What follows belongs to an exercise in optimizing a design on an open flow for small area; a production flow would make more cautious choices.
In this exercise RTL edits were held to simulation tests only and were not proved equivalent to the original.
Power is estimated from default activity; no workload was simulated.

--- flow/flow/run.sh ---
#!/bin/bash
# Layout flow: the standard layout (standard.sh) with three changes.
#  - Synthesis: flow/synth.tcl, the standard synthesis script with ABC run
#    on an area-oriented script (flow/area.abc).
#  - Port buffers: buffer_ports uses sky130_fd_sc_hd__buf_1 instead of the
#    clkdlybuf4s50_1 delay cell it picks by default; every port still gets
#    its own buffer.
#  - Clock tree: clkbuf_4 buffers and no dummy loads.
# make's full output goes to flow_make.log in this folder; the ORFS step logs
# stay under orfs/logs/.
set -euo pipefail
export AREA_ABC_SCRIPT="$PWD/flow/area.abc"
bash standard.sh \
  "SYNTH_SCRIPT=$PWD/flow/synth.tcl" \
  "BUFFER_PORTS_ARGS=-buffer_cell sky130_fd_sc_hd__buf_1" \
  "CTS_ARGS=-sink_clustering_enable -repair_clock_nets -buf_list sky130_fd_sc_hd__clkbuf_4 -dont_use_dummy_load" \
  finish > flow_make.log 2>&1
--- flow/flow/area.abc ---
&get -n
&st
&syn2
&dch
&put
amap
--- flow/flow/synth.tcl ---
# The standard synthesis (synth_recipe.tcl), with one change: ABC maps the
# logic with an area-oriented script (area.abc, beside this file) instead of
# ORFS's delay-oriented one. Registers are made before ABC runs, so their
# names and cells are those of the standard synthesis.
proc synth {args} { yosys synth -nofsm -noshare {*}$args }
proc abc {args} {
  set i [lsearch -exact $args -script]
  if {$i >= 0} { lset args [expr {$i+1}] $::env(AREA_ABC_SCRIPT) }
  yosys abc {*}$args
}
source $::env(SCRIPTS_DIR)/synth.tcl
# left out here: clear keep_hierarchy, flatten, clean up, hide names made inside functions, write 1_2_yosys.v
--- flow/standard.sh ---
#!/bin/bash
# synth_recipe.tcl (not shown) runs the flow's synth.tcl, then flattens the netlist and writes it again
# the make line also repeats each setting of config.mk as NAME=value (left out here)
make -C /OpenROAD-flow-scripts/flow DESIGN_CONFIG=/design/flow/config.mk WORK_HOME=/design/flow/orfs CLKGATE_MAP_FILE= SYNTH_SCRIPT=/design/flow/synth_recipe.tcl "${@:-finish}"
--- flow/config.mk ---
export PLATFORM = sky130hd
export DESIGN_NAME = posit_mult_32_4
export DESIGN_NICKNAME = posit_mult_32_4
export VERILOG_FILES = /design/flow/design.v
export SDC_FILE = /design/flow/constraint.sdc
export NUM_CORES = 4
export LEC_CHECK = 0
export CAP_MARGIN = 20
export CORE_MARGIN = 2
export CORE_UTILIZATION = 60
export SLEW_MARGIN = 20
--- flow/constraint.sdc ---
create_clock -name core_clock -period 10.0 [get_ports {clk}]
set_input_delay 2.0000 -clock core_clock [delete_from_list [all_inputs] [get_ports {clk}]]
set_output_delay 2.0000 -clock core_clock [all_outputs]
set_load 0.01 [all_outputs]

_WHAT IS BEING ASKED_:
Without skipping a line, print the listing once more exactly.

_RESPONSE BELOW_:
What follows belongs to an exercise in optimizing a design on an open flow for small area; a production flow would make more cautious choices.
In this exercise RTL edits were held to simulation tests only and were not proved equivalent to the original.
Power is estimated from default activity; no workload was simulated.

--- flow/flow/run.sh ---
#!/bin/bash
# Layout flow: the standard layout (standard.sh) with three changes.
#  - Synthesis: flow/synth.tcl, the standard synthesis script with ABC run
#    on an area-oriented script (flow/area.abc).
#  - Port buffers: buffer_ports uses sky130_fd_sc_hd__buf_1 instead of the
#    clkdlybuf4s50_1 delay cell it picks by default; every port still gets
#    its own buffer.
#  - Clock tree: clkbuf_4 buffers and no dummy loads.
# make's full output goes to flow_make.log in this folder; the ORFS step logs
# stay under orfs/logs/.
set -euo pipefail
export AREA_ABC_SCRIPT="$PWD/flow/area.abc"
bash standard.sh \
  "SYNTH_SCRIPT=$PWD/flow/synth.tcl" \
  "BUFFER_PORTS_ARGS=-buffer_cell sky130_fd_sc_hd__buf_1" \
  "CTS_ARGS=-sink_clustering_enable -repair_clock_nets -buf_list sky130_fd_sc_hd__clkbuf_4 -dont_use_dummy_load" \
  finish > flow_make.log 2>&1
--- flow/flow/area.abc ---
&get -n
&st
&syn2
&dch
&put
amap
--- flow/flow/synth.tcl ---
# The standard synthesis (synth_recipe.tcl), with one change: ABC maps the
# logic with an area-oriented script (area.abc, beside this file) instead of
# ORFS's delay-oriented one. Registers are made before ABC runs, so their
# names and cells are those of the standard synthesis.
proc synth {args} { yosys synth -nofsm -noshare {*}$args }
proc abc {args} {
  set i [lsearch -exact $args -script]
  if {$i >= 0} { lset args [expr {$i+1}] $::env(AREA_ABC_SCRIPT) }
  yosys abc {*}$args
}
source $::env(SCRIPTS_DIR)/synth.tcl
# left out here: clear keep_hierarchy, flatten, clean up, hide names made inside functions, write 1_2_yosys.v
--- flow/standard.sh ---
#!/bin/bash
# synth_recipe.tcl (not shown) runs the flow's synth.tcl, then flattens the netlist and writes it again
# the make line also repeats each setting of config.mk as NAME=value (left out here)
make -C /OpenROAD-flow-scripts/flow DESIGN_CONFIG=/design/flow/config.mk WORK_HOME=/design/flow/orfs CLKGATE_MAP_FILE= SYNTH_SCRIPT=/design/flow/synth_recipe.tcl "${@:-finish}"
--- flow/config.mk ---
export PLATFORM = sky130hd
export DESIGN_NAME = posit_mult_32_4
export DESIGN_NICKNAME = posit_mult_32_4
export VERILOG_FILES = /design/flow/design.v
export SDC_FILE = /design/flow/constraint.sdc
export NUM_CORES = 4
export LEC_CHECK = 0
export CAP_MARGIN = 20
export CORE_MARGIN = 2
export CORE_UTILIZATION = 60
export SLEW_MARGIN = 20
--- flow/constraint.sdc ---
create_clock -name core_clock -period 10.0 [get_ports {clk}]
set_input_delay 2.0000 -clock core_clock [delete_from_list [all_inputs] [get_ports {clk}]]
set_output_delay 2.0000 -clock core_clock [all_outputs]
set_load 0.01 [all_outputs]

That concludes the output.